COFFS Harbour Hospital is expected to extend its emergency-only policy over the Christmas-New Year period until January 19 as part of cut-backs to the North Coast Area Health Service.

The hospital will shut down all but one operating theatre for the festive season as staff await news of proposed job cuts.

Nursing and Health Services Union representatives are now waiting anxiously for more details on cuts announced at the weekend.

The North Coast Area Health Service says there will be no forced redundancies, but Coffs Harbour specialist anaesthetist Paul Moran says patients can expect more waiting for surgery and more difficulties getting treatment.

Earlier press reports said the North Coast Area Health Service, which includes Coffs Coast hospitals and community medical services, would cut 400 full-time jobs, including nurses, cleaners and managers.
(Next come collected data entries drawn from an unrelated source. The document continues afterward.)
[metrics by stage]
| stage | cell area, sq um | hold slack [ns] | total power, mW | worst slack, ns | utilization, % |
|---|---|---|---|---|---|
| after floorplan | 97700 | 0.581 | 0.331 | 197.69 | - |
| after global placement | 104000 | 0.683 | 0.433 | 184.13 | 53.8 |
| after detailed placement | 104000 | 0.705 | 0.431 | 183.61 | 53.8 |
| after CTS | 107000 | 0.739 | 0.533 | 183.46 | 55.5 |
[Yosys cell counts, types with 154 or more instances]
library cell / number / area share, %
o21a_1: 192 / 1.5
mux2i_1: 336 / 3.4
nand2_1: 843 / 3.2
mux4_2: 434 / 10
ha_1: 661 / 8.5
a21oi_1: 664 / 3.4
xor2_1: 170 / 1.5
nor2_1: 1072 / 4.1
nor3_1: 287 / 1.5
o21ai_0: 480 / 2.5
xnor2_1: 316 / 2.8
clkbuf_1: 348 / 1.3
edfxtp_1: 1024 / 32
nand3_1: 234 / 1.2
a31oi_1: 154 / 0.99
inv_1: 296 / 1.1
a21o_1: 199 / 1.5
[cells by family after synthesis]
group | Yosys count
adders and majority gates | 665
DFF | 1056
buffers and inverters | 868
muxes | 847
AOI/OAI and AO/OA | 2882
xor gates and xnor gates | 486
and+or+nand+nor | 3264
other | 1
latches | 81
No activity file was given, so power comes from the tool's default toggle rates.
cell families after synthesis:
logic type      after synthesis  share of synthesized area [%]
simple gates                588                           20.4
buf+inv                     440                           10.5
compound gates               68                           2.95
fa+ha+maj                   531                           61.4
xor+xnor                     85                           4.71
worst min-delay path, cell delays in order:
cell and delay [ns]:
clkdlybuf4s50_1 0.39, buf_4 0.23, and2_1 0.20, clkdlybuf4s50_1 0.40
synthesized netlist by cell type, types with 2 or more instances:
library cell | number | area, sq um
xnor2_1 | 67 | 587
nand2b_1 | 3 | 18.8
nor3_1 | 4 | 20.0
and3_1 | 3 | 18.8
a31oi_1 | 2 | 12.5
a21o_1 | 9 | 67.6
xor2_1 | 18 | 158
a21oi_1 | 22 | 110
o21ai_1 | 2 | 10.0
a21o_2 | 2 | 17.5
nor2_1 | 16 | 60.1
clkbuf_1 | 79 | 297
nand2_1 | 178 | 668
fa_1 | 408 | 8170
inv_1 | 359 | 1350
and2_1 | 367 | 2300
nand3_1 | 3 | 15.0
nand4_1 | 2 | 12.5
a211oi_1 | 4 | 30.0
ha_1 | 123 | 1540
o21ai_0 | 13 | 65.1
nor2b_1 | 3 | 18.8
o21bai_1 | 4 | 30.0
===== design/flow/design.v =====
module cordic_core #(parameter DATA_WIDTH = 16, ADDR_WIDTH = 4)
(
	input	clk, rst, en,
	input signed [DATA_WIDTH-1:0] z,q,
	output [ADDR_WIDTH-1:0] addr,
	output done,
	output signed [DATA_WIDTH-1:0] x,y
);
	reg [4:0] n,n_next;
	reg done_int, done_dly;
	reg signed [19:0]x_reg,y_reg,x_next,y_next,z_reg,z_next;
	reg [1:0] state,state_next; 
	parameter idle = 1'b0, iteration = 1'b1;
	always @ (posedge clk, posedge rst) 
	begin
		if (rst)
		begin
			state <= idle;
			n 	  <= 0;
			x_reg <= 0;
			y_reg <= 0;
			z_reg <= 0;
			done_dly <=1;
		end
		else
		begin
			state <= state_next;
			n 	  <= n_next;
			x_reg <= x_next;
			y_reg <= y_next;
			z_reg <= z_next;
			done_dly <= done_int;
		end	
	end
	always @ (*)
	begin
		n_next = n;
		done_int = 1'b0;
		case (state)
			idle:
			begin
				if (en)
				begin
					state_next = iteration;
				end
				else
				begin
					state_next = idle;
				end
				n_next = 0;
				done_int = 1'b1;
			end
			iteration:
			begin
				if (n == (DATA_WIDTH-2))
				begin
					state_next = idle;
				end
				else
				begin
					n_next = n + 1'b1;
					state_next = iteration;
				end
			end
		endcase
	end
	always @ (*)
	begin
		case (state)
			idle:
			begin
				x_next = 16'h26dd;
				y_next = 0;
				z_next = z;
			end
			iteration:
			begin
				if (z_reg[DATA_WIDTH-1]==1'b0) 
				begin
					x_next = x_reg - (y_reg >>> n);
					y_next = y_reg + (x_reg >>> n);
					z_next = z_reg - q;
				end
				else
				begin
					x_next = x_reg + (y_reg >>> n);
					y_next = y_reg - (x_reg >>> n);
					z_next = z_reg + q;
				end
			end
		endcase
	end
	assign addr = n;
	assign done = done_redge;
	assign done_redge = done_int & (~done_dly);   
	assign x = done_redge? x_reg: 0;
	assign y = done_redge? y_reg: 0;
endmodule

===== design/flow/run.sh =====
#!/bin/bash
# OpenROAD 26Q1-2900-gdf79404cd8, Yosys 0.63+post, stock flow scripts
make -C /OpenROAD-flow-scripts/flow DESIGN_CONFIG=/design/flow/config.mk WORK_HOME=/design/flow/orfs finish
### ./run.sh
#!/bin/bash
# OpenROAD 26Q1-2900-gdf79404cd8, Yosys 0.63+post, stock flow scripts
make -C /OpenROAD-flow-scripts/flow DESIGN_CONFIG=/design/flow/config.mk WORK_HOME=/design/flow/orfs finish
### ./config.mk
export PLATFORM = sky130hd
export DESIGN_NAME = rippleCounter
export DESIGN_NICKNAME = rippleCounter
export VERILOG_FILES = /design/flow/design.v
export SDC_FILE = /design/flow/constraint.sdc
export NUM_CORES = 4
export LEC_CHECK = 1
export CORE_AREA = 10 10 70 70
export DIE_AREA = 0 0 80 80
### ./constraint.sdc
current_design rippleCounter

set clk_period 1.3
set clk_io_pct 0.2

create_clock -name clk0 -period $clk_period [get_ports {clk}]

set non_clock_inputs [all_inputs -no_clocks]
set_input_delay [expr $clk_period * $clk_io_pct] -clock clk0 $non_clock_inputs
set_output_delay [expr $clk_period * $clk_io_pct] -clock clk0 [all_outputs]
### ./design.v
 `timescale 1ns / 1ps
module JKff(
		input clk,
		input J, 
		input K,
		input reset,
		output Q,
		output Q_
    );
reg Q;
assign Q_ = ~Q;
initial $monitor("ff triggered J, K = %b", J);
always@(negedge clk) 
	if(~reset) begin
		Q <= (J && Q_) || ((~K) && Q);
	end else begin
		Q <= 0;
	end
endmodule
`timescale 1ns / 1ps
module rippleCounter(
    input up,
    input reset,
    input clk,
    output reg [3:0] out
    );
	wire [3:0] temp;
	JKff ff0(clk    , 1'b1, 1'b1, reset, temp[0], );
	JKff ff1(temp[0], 1'b1, 1'b1, reset, temp[1], );
	JKff ff2(temp[1], 1'b1, 1'b1, reset, temp[2], );
	JKff ff3(temp[2], 1'b1, 1'b1, reset, temp[3], );
	initial begin
	end
	always @ (posedge clk) begin
	$monitor(" time = %g || temp = %b, output = %b \n", $time, temp, out);
		if(~reset) begin
			if(up == 1'b1)
				out <= temp;
			else out <= ~temp;
		end else out = 4'b0;
	end
endmodule
==> flow_summary.json <==
{
  "vias_per_cell": 2.195,
  "cts_htree_levels": 1,
  "clkPwrFrac_pct": 46.8,
  "worst_skew_pair.late_latency_ps": 300,
  "fp-utilization_pct": 7.179,
  "layout.area.seq_sq_um": 162.7,
  "synth_cells": 25,
  "switchingPower_uw": 90.50,
  "layout_top_cell": "nor2_1",
  "hold_start": "ff0.Q$_SDFF_NP0_",
  "cts_tree": "done",
  "grt_antenna_before_repair": 0,
  "via_count": 180,
  "hold_viol": 0,
  "intPower_uw": 319.6,
  "yosysWarnings": 4,
  "drt-initial-drc-count": 4,
  "crit_fanout": 2,
  "first_pass_iters": 2,
  "num_io_pins": 7,
  "maxSlewHeadroom_pct": 85.44,
  "lay_top_cells": "nor2_1, dfxtp_1, inv_1, xor2_1, clkdlybuf4s50_1",
  "io_buffers": 6,
  "crit_path_end_kind": "flop",
  "antenna_left": 0,
  "pre_cts_ws_ps": -258.9,
  "area.combinational_sq_um": 65.06,
  "grt_pass1_vias": 202,
  "powerDensity_nw_per_um2": 1009,
  "finalInstanceArea_sq_um": 406.6,
  "r2r_start": "ff0.Q$_SDFF_NP0_",
  "grt_max_degree": 8,
  "final_layout_size_suffix_gt1_share_pct": 19.44,
  "gp_routability_congestion": 0.7143,
  "rows": 21,
  "ys_ff": 8,
  "setup_violations": 1,
  "clk_pin_slew_ps": 40,
  "ys_cells": 25,
  "rsz0062_at_grt": "yes",
  "ys_types": 5,
  "cp.arrival_ps": 1470,
  "skew_ps": 66.53,
  "postSynthSeqShare_pct": 65.31,
  "unclocked_regs": 3,
  "crit_start": "ff0.Q$_SDFF_NP0_",
  "vdd_drop_max_mv": 0.1566,
  "gr-usage-all-layers_pct": 1.513,
  "critPathLaunchType": "flop",
  "grt_pass1_wl_um": 800,
  "antennaDiodeCount": 0,
  "wl_um": 429,
  "synth_area_sq_um": 245.2,
  "seqPwrFrac_pct": 42.8,
  "cts_root_buffer": "clkbuf_4",
  "untimed_endpoints": 3,
  "status": "complete, but fails checks",
  "place_area_sq_um": 372.9,
  "die-area_sq_um": 6400,
  "power_uw": 410.1,
  "syn_avg_cell_area_sq_um": 9.809,
  "cts_buffers": 3,
  "die_x_um": 80,
  "tightest_slew_ps": 217.7,
  "violations": "setup timing",
  "wl_per_cell_um": 5.232,
  "clockBufferDepth": 2,
  "core_area_sq_um": 3416,
  "swShare_pct": 22.07,
  "fillers": 391,
  "utilization_pct": 11.90,
  "gr-total-overflow": 0,
  "yosys-stat-area_sq_um": 245.2,
  "drv_slew": 0,
  "power_frac_comb_pct": 10.4,
  "place_hpwl_um": 337.8,
  "maxCapViolCount": 0,
  "setup_slack_ps": -44.46,
  "warnings": 28,
  "dieHeight_um": 80,
  "syn2layout_area_growth_pct": 65.82,
  "hp-class": "reg -> reg",
  "required_ps": 1430,
  "power.leakage_uw": 0.0001928,
  "drc": 0,
  "path_class": "reg -> reg"
}
==> logic make-up after synthesis <==
group                  after synthesis  synth area share [%]
flip-flops                           8                 65.30
buffers and inverters                5                 8.160
AND/OR/NAND/NOR                      8                 12.25
XOR/XNOR                             4                 14.28
==> critical path: stages (launching register included) <==
cell     delay [ps]
dfxtp_2         330
xor2_1          140
nor2_1           50
==> state kept, by name, summed over array words and instances, names as in the netlist <==
| signal | count |
|---|---|
| out | 4 |
| ff1.Q | 1 |
| ff3.Q | 1 |
| ff2.Q | 1 |
| ff0.Q | 1 |
==> power by group through the flow <==
stage     clock (uW)  sequential [uW]  combinational, uW
4_1_cts          206              176               45.3
5_1_grt          220              177               48.5
6_report         192              175               42.6
==> routing by layer <==
metal  up-vias  wire, um  GRT usage, %
li1         92         -             -
met1        80       172         1.214
met2         6       185         2.488
met3         2        63         1.250
met4         0         7        0.8803
met5         -         0             0
==> Yosys cell counts <==
cell type,n,area [sq um]
dfxtp_1,8,160.2
inv_1,4,15.01
nor2_1,8,30.03
buf_2,1,5.000
xor2_1,4,35.03
==> per-stage QoR <==
| step | setup TNS [ps] | std cells | hold WS [ps] |
|---|---|---|---|
| 6_report | -44.46 | 82 | 495.8 |
| 5_1_grt | -91.98 | 82 | 526.6 |
| 4_1_cts | -47.51 | 82 | 501.0 |
| 3_5_place_dp | -261.9 | 78 | 538.1 |
| 3_3_place_gp | -244.1 | 78 | 528.0 |
| 2_1_floorplan | 0 | 25 | 404.8 |
==> final cells by class <==
cell class | count | share of cell area [%]
clock buffers | 4 | 6.462
flip-flops and latches | 8 | 40.00
clock inverters | 1 | 0.9231
multi-input cells | 12 | 16.00
well taps | 46 | 14.15
repair buffers | 8 | 19.69
inverters | 3 | 2.769
==> final timing paths <==
kind / end / slack (ps) / cells after the start
worst max-delay path: out[0]$_SDFF_PP0_ / -40 / 2
worst min-delay path: ff0.Q$_SDFF_NP0_ / 500 / 2
worst max register to register: out[0]$_SDFF_PP0_ / -40 / 2
worst min register to register: ff0.Q$_SDFF_NP0_ / 500 / 2
==> what timing repair did <==
| item | 4_1_cts | 5_1_grt |
|---|---|---|
| buffers inserted | 0 | 0 |
| resized | 1 | 3 |
| endpoints found under the setup margin | 1 | 3 |
| endpoints found under the hold margin | 0 | 0 |
| gates cloned | 0 | 0 |
| pin swaps | 0 | 0 |
| hold buffers | 0 | 0 |
No activity file was given, so power comes from the tool's default toggle rates.
==> design.v <==
`timescale 1ns / 1ps
module FSM(
	input [2:0] system_token,
   input request,
   input [7:0] TimeData,
   input reset,
   input clock,
   input confirm,
   input [2:0] user_token,
   output reg RegP,
   output reg RegQ
    );
 reg [2:0] Prstate, Nxtstate;
	 parameter S0 = 3'b000, S1 = 3'b001, S2 = 3'b101, S3 = 3'b111, S4 = 3'b110;
	 always @(posedge clock or negedge request)
	   begin
      if (~request) Prstate = S0;
      else Prstate = Nxtstate;
	  end
	  always @ (Prstate or confirm or request or TimeData)
	   case (Prstate)
            S0: if (request) Nxtstate = S1;
                  else Nxtstate = S0;
            S1: if (~request) Nxtstate = S0; 
                else if(request & ~confirm) Nxtstate = S1;
					 else if(request & confirm & system_token == user_token) Nxtstate = S2;
					 else if(request & confirm & system_token != user_token) Nxtstate = S4;
            S2: if (~request)Nxtstate = S0;
                else if(request & ~confirm) Nxtstate = S2;
					 else if(request & confirm) Nxtstate = S3;
			   S3: if(~request) Nxtstate = S0;
				    else if(request & confirm)
					 begin
					  if(TimeData[0] == 1'b1 & TimeData[1] == 1'b1 & TimeData[2] == 1'b1 & TimeData[3] == 1'b1 & TimeData[4] == 1'b1)
					   begin
						 RegP = 1'b1;
						 RegQ = 1'b0;
						end
					 else
					  begin
					   RegQ = 1'b1;
						RegP = 1'b0;
					  end
				   end
				S4: if(~request) Nxtstate = S0;
				    else Nxtstate = S4;
		endcase
endmodule
`timescale 1ns / 1ps
module controller(
	input [2:0] system_token,
	input request,
	input [7:0] TimeData,
	input reset,
	input clock,
	input confirm,
	input [2:0] user_token,
	output [7:0] data_Q,
	output [7:0] data_P
    );
     wire RegP,RegQ;
	 FSM fsm(system_token,request,TimeData,reset,clock,confirm,user_token,RegP,RegQ);
	 register reg1(TimeData,clock,reset,RegP,data_P);
	 register reg2(TimeData,clock,reset,RegQ,data_Q);
endmodule
`timescale 1ns / 1ps
module register(
	input [7:0] D,
	input CLK, 
	input RST,
	input en,
	output [7:0] Q
    );
	 reg [7:0] Q;
	 always @ (posedge CLK or negedge RST)
	     begin
				if(RST == 0)
					Q <= 8'b00000000;
				else if (en)
					Q <= D;
		  end
endmodule
==> run.sh <==
#!/bin/bash
# OpenROAD 26Q1-2900-gdf79404cd8, Yosys 0.63+post, stock flow scripts
make -C /OpenROAD-flow-scripts/flow DESIGN_CONFIG=/design/flow/config.mk WORK_HOME=/design/flow/orfs finish
==> config.mk <==
export PLATFORM = sky130hd
export DESIGN_NAME = controller
export DESIGN_NICKNAME = controller
export VERILOG_FILES = /design/flow/design.v
export SDC_FILE = /design/flow/constraint.sdc
export NUM_CORES = 4
export LEC_CHECK = 1
export CORE_AREA = 10 10 83 83
export DIE_AREA = 0 0 93 93
==> constraint.sdc <==
current_design controller

set clk_period 1.1
set clk_io_pct 0.2

create_clock -name clk0 -period $clk_period [get_ports {clock}]

set non_clock_inputs [all_inputs -no_clocks]
set_input_delay [expr $clk_period * $clk_io_pct] -clock clk0 $non_clock_inputs
set_output_delay [expr $clk_period * $clk_io_pct] -clock clk0 [all_outputs]
==> metrics.txt <==
# HELP chip_impl_metric Physical implementation figures
# TYPE chip_impl_metric gauge
chip_impl_metric{name="synth_cells",unit=""} 65
chip_impl_metric{name="synth-cells-yosys",unit=""} 65
chip_impl_metric{name="detailedPlacementHpwl",unit="mm"} 1.71
chip_impl_metric{name="final_cells",unit=""} 172
chip_impl_info{name="hold_path_class",value="in2async"} 1
chip_impl_metric{name="std_cell_rows",unit=""} 26
chip_impl_metric{name="final_hold_viol_count",unit=""} 0
chip_impl_metric{name="syn_to_final_growth",unit="%"} 53.6
chip_impl_metric{name="max_freq",unit="MHz"} 971
chip_impl_info{name="cts.root.buffer_cell",value="sky130_fd_sc_hd__clkbuf_8"} 1
chip_impl_metric{name="avgSynthCellArea",unit="um2"} 13.5
chip_impl_metric{name="first_iter_violations",unit=""} 13
chip_impl_metric{name="grt_first_pass_wirelength",unit="mm"} 3.27
chip_impl_metric{name="transition_time_of_the_tightest_slew_check_pin",unit="ns"} 0.404
chip_impl_metric{name="grt_overflow",unit=""} 0
chip_impl_metric{name="worst_ep_arrival_time",unit="ns"} 0.81
chip_impl_metric{name="drt_pre_antenna_iters",unit=""} 2
chip_impl_metric{name="yosysChipArea",unit="um2"} 877
chip_impl_metric{name="cts_hold_buf",unit=""} 0
chip_impl_metric{name="drtAntennaViolNets",unit=""} 0
chip_impl_metric{name="r2r_cells",unit=""} 2
chip_impl_info{name="synth_top_cell_by_area",value="sky130_fd_sc_hd__dfrtp_1"} 1
chip_impl_metric{name="count_of_unclocked_register_or_latch_pins",unit=""} 5
chip_impl_metric{name="placed_cells_incl_taps",unit=""} 167
chip_impl_metric{name="critPathRequiredTime",unit="ns"} 0.88
chip_impl_info{name="status",value="finished clean"} 1
chip_impl_metric{name="pin_count_of_the_biggest_net_entering_global_routing",unit=""} 17
chip_impl_metric{name="slew_viol_final",unit=""} 0
chip_impl_metric{name="min_period_over_period",unit="%"} 93.6
chip_impl_info{name="tritoncts",value="yes"} 1
chip_impl_info{name="r2r_start",value="reg2.Q[2]$_DFFE_PN0P_"} 1
chip_impl_metric{name="power.ir.vdd_worst",unit="uV"} 433
chip_impl_metric{name="routedWlPerCell",unit="um"} 11.8
chip_impl_metric{name="gp_routability_congestion",unit=""} 0.736
chip_impl_metric{name="ys_sh_xor",unit="%"} 3.00
chip_impl_info{name="cp_top_family",value="flip-flops"} 1
chip_impl_metric{name="leak",unit="nW"} 0.577
chip_impl_metric{name="hold_slack",unit="ns"} 0.204
chip_impl_metric{name="power.density_cell_area",unit="nW/um2"} 1180
chip_impl_metric{name="clock-skew-final",unit="ns"} 0
chip_impl_metric{name="final.setup.worst_slack",unit="ns"} 0.0702
chip_impl_metric{name="post_synth_fa_ha_maj_area_fraction",unit="%"} 0
chip_impl_metric{name="fp.dieArea",unit="um2"} 8650
chip_impl_info{name="endpoint_of_the_worst_register_to_register_path",value="reg2.Q[2]$_DFFE_PN0P_"} 1
chip_impl_metric{name="core_util_floorplan",unit="%"} 17.1
chip_impl_metric{name="clock.latency.late_pin",unit="ns"} 0.24
chip_impl_metric{name="floorplan.core_area",unit="um2"} 5140
chip_impl_metric{name="antenna_found_initial",unit=""} 0
chip_impl_metric{name="critPathBufInv",unit=""} 1
chip_impl_metric{name="critical-path-max-stage-delay",unit="ns"} 0.38
chip_impl_info{name="critPathLaunchType",value="flop"} 1
chip_impl_info{name="criticalPathCategory",value="reg2out"} 1
chip_impl_metric{name="log.warning_count",unit=""} 25
chip_impl_metric{name="total_routing_resource_utilization_after_global_routing",unit="%"} 4.58
chip_impl_metric{name="h-tree-depth",unit=""} 1
chip_impl_info{name="worstSetupEndpointType",value="primary output"} 1
chip_impl_metric{name="die_w",unit="um"} 93
chip_impl_metric{name="diode_count",unit=""} 0
chip_impl_metric{name="dieHeight",unit="um"} 93
chip_impl_info{name="crit_chain",value="clkdlybuf4s15_1"} 1
chip_impl_metric{name="finalSetupTns",unit="ns"} 0
chip_impl_metric{name="cts.clk_slew.worst_paths",unit="ns"} 0.06
chip_impl_metric{name="post_synth_num_cell_types",unit=""} 18
chip_impl_metric{name="cts_buffers",unit=""} 3
chip_impl_info{name="ys_top_cells_by_area",value="sky130_fd_sc_hd__dfrtp_1 54%, sky130_fd_sc_hd__mux2_2 21%, sky130_fd_sc_hd__dlxtn_1 8.6%"} 1
chip_impl_metric{name="yosys.area_share.simple",unit="%"} 8.99
chip_impl_metric{name="synth.cell_area",unit="um2"} 877
chip_impl_metric{name="setup_viol",unit=""} 0
chip_impl_metric{name="number_of_buffer_cells_added_on_primary_ports",unit=""} 33
chip_impl_metric{name="grt_pass1_vias",unit=""} 698
chip_impl_metric{name="proportion_of_layout_cells_with_a_drive_suffix_above_1",unit="%"} 20.6
chip_impl_metric{name="unconstrained_endpoints",unit=""} 8
chip_impl_metric{name="ys_sh_mux",unit="%"} 20.5
chip_impl_info{name="cpMaxStageDelayCell",value="sky130_fd_sc_hd__dfrtp_1"} 1
chip_impl_metric{name="io_pins",unit=""} 34
chip_impl_metric{name="critPathMaxFanout",unit=""} 2
chip_impl_metric{name="filler_instances",unit=""} 552
chip_impl_metric{name="synth.cellmix.compoundShare",unit="%"} 3.42
chip_impl_metric{name="post_drt_via_cell_ratio",unit=""} 3.60
chip_impl_metric{name="min_period",unit="ns"} 1.03
chip_impl_metric{name="relSlewSlack",unit="%"} 73.1
chip_impl_metric{name="yosys_warnings",unit=""} 2
chip_impl_metric{name="drc_errors",unit=""} 0
chip_impl_metric{name="detailroute.via_count",unit=""} 620
chip_impl_metric{name="max-clock-path-buffers",unit=""} 2
chip_impl_info{name="logic_family",value="multiplexers"} 1
chip_impl_metric{name="numSynthFlops",unit=""} 24
chip_impl_metric{name="wl",unit="mm"} 2.02
chip_impl_metric{name="detailedPlace.worstSlack",unit="ns"} 0.0278
chip_impl_metric{name="setup.reg_to_reg.worst_slack",unit="ns"} 0.24
chip_impl_info{name="layout_top_cell_excl_fill_tap",value="sky130_fd_sc_hd__dfrtp_1"} 1
chip_impl_info{name="rsz0062_at_grt",value="no"} 1
chip_impl_metric{name="area_leader_share",unit="%"} 54.2
chip_impl_metric{name="timing.max_cap.violations",unit=""} 0
chip_impl_info{name="most-common-layout-cells",value="19 x sky130_fd_sc_hd__dfrtp_1, 17 x sky130_fd_sc_hd__clkdlybuf4s50_1, 16 x sky130_fd_sc_hd__mux2_2, 16 x sky130_fd_sc_hd__clkdlybuf4s15_1, 5 x sky130_fd_sc_hd__dlxtn_1"} 1
==> logic make-up (layout without fill, tap and decap cells) <==
family,Yosys count,in the layout
mux,16,16
latches,5,5
simple gates,15,15
flops,19,19
compound gates,4,4
xor+xnor,3,3
buf+inv,3,40
==> synthesized netlist by cell type, drive strengths merged <==
| library cell | instances |
|---|---|
| o311a | 1 |
| inv | 1 |
| nand3b | 1 |
| o21a | 1 |
| dfrtp | 19 |
| nor2 | 3 |
| o21ai | 1 |
| and3 | 2 |
| mux2 | 16 |
| nor3 | 1 |
| nor3b | 2 |
| nand3 | 1 |
| nand2 | 4 |
| xor2 | 3 |
| clkbuf | 2 |
| dlxtn | 5 |
| or4 | 1 |
| a21o | 1 |
==> layout make-up <==
| class | instances | area (um2) | area share [%] |
|---|---|---|---|
| multi-input combinational | 38 | 315 | 23.4 |
| clock buffer | 4 | 45.0 | 3.34 |
| inverter | 1 | 3.75 | 0.279 |
| tap | 70 | 87.6 | 6.50 |
| sequential | 24 | 551 | 40.9 |
| timing repair buffer | 35 | 345 | 25.6 |
==> repair_timing <==
item                                    in CTS  in global routing
resized                                     20                 12
pin swaps                                    0                  0
setup buffers                                1                  0
endpoints found under the setup margin      16                 12
==> per-stage QoR <==
stage               power, mW  utilization [%]  cell area [um2]
CTS                      1.61             25.9             1330
global route             1.70             26.2             1350
floorplan               0.913                -              877
detailed placement       1.20             25.2             1290
finish                   1.60             26.2             1350
global placement         1.19             25.2             1290
==> flip-flops by register name (all words and copies together) (netlist names) <==
register      count
fsm.Nxtstate      3
fsm.Prstate       3
fsm.RegP          1
fsm.RegQ          1
reg1.Q            8
reg2.Q            8
==> power breakdown <==
group	switching [mW]	internal [mW]	leakage, nW
clock network	0.196	0.256	0.0228
logic	0.0812	0.231	0.284
registers	0.0432	0.788	0.270
==> worst max path at each step <==
stage / startpoint / endpoint / cells after the start
after CTS: reg1.Q[3]$_DFFE_PN0P_ / data_P[3] / 1
after global routing: reg2.Q[7]$_DFFE_PN0P_ / data_Q[7] / 1
final: reg2.Q[6]$_DFFE_PN0P_ / data_Q[6] / 1
==> layer usage <==
metal	GRT usage, %	vias up	wire length (um)
li1	-	299	-
met3	2.99	0	288
met4	0.386	0	0
met2	6.19	33	703
met1	6.23	288	1030
met5	0	-	0
Power figures rest on the tool's default switching activity, not on a simulated workload.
Coffs Harbour Nationals MP Andrew Fraser said yesterday medical sources had put the planned job cuts in Coffs Harbour at 65 and nursing sources had suggested 85.

Sue White, the president of the Coffs Harbour Base Hospital branch of the NSW Nurses Association, and Marilyn Body, the Coffs Harbour Community Nurses representative on the NSWNA, were among the committee of delegates who attended a meeting with NSW Premier Nathan Rees last Tuesday.

Between them they represent 400 Coffs Harbour nurses in public health.

Ms White said the Premier had not mentioned numbers.

She said although Mr Rees had told them no front line jobs would be cut, there was confusion over the definition of ‘front line’ and nobody was clear about what positions would be affected.

She said there were many ‘invisible’ positions which supported nurses in delivering safe patient care.

"It is all about patients," Ms White said.

"We are seeking clarification from the North Coast Area Health Service.

"I don’t see where they could find so many positions (to cut)."

Coffs Harbour Base Hospital nurses will meet at 3pm today to discuss the situation and will then meet the hospital’s director of nursing.

North Coast Health Services Union organiser Ken McIntosh said his union was seeking urgent face-to-face discussions with the North Coast Area Health Service to discuss and consult on the job cuts, especially in relation to allied health staff.

He said if 400 jobs were lost it could only mean a reduction in services, because this number of jobs could not disappear without some front line staff cuts.

Dr Paul Moran said while he had not been privy to any discussions, he had heard ‘on the grapevine’ that staff whose contracts had expired or who left for other reasons would not be replaced.

Public hospital anaesthetists throughout NSW have just renegotiated five-year contracts and Dr Moran suggested this could be where some of the health budget overrun money had gone, because it had ‘not been a level playing field’.

Pay rates for anaesthetists at Port Macquarie Hospital, built by a private consortium and later handed over to NSW Health, have been a source of friction between the specialists and public hospital management.

A spokesman for the Area Health Service said there would be no change in the NSW Government’s 2008-09 budget allocation to North Coast Area Health Service of $717.7 million, an additional $36.7 million over last year.

He said it was not possible to say exactly by how much the NCAHS total staff of around 6500 (48 per cent are nurses) would be reduced, but there had been no decision to reduce nursing staff at Coffs Harbour Health Campus by 90 and a claim to this effect was refuted.

"There will be no forced redundancies," he said.

"It is too early to speculate about whether voluntary redundancies may be offered to staff. The tight budgetary framework is expected to continue for some time and decisions taken will be in the context of ongoing planning."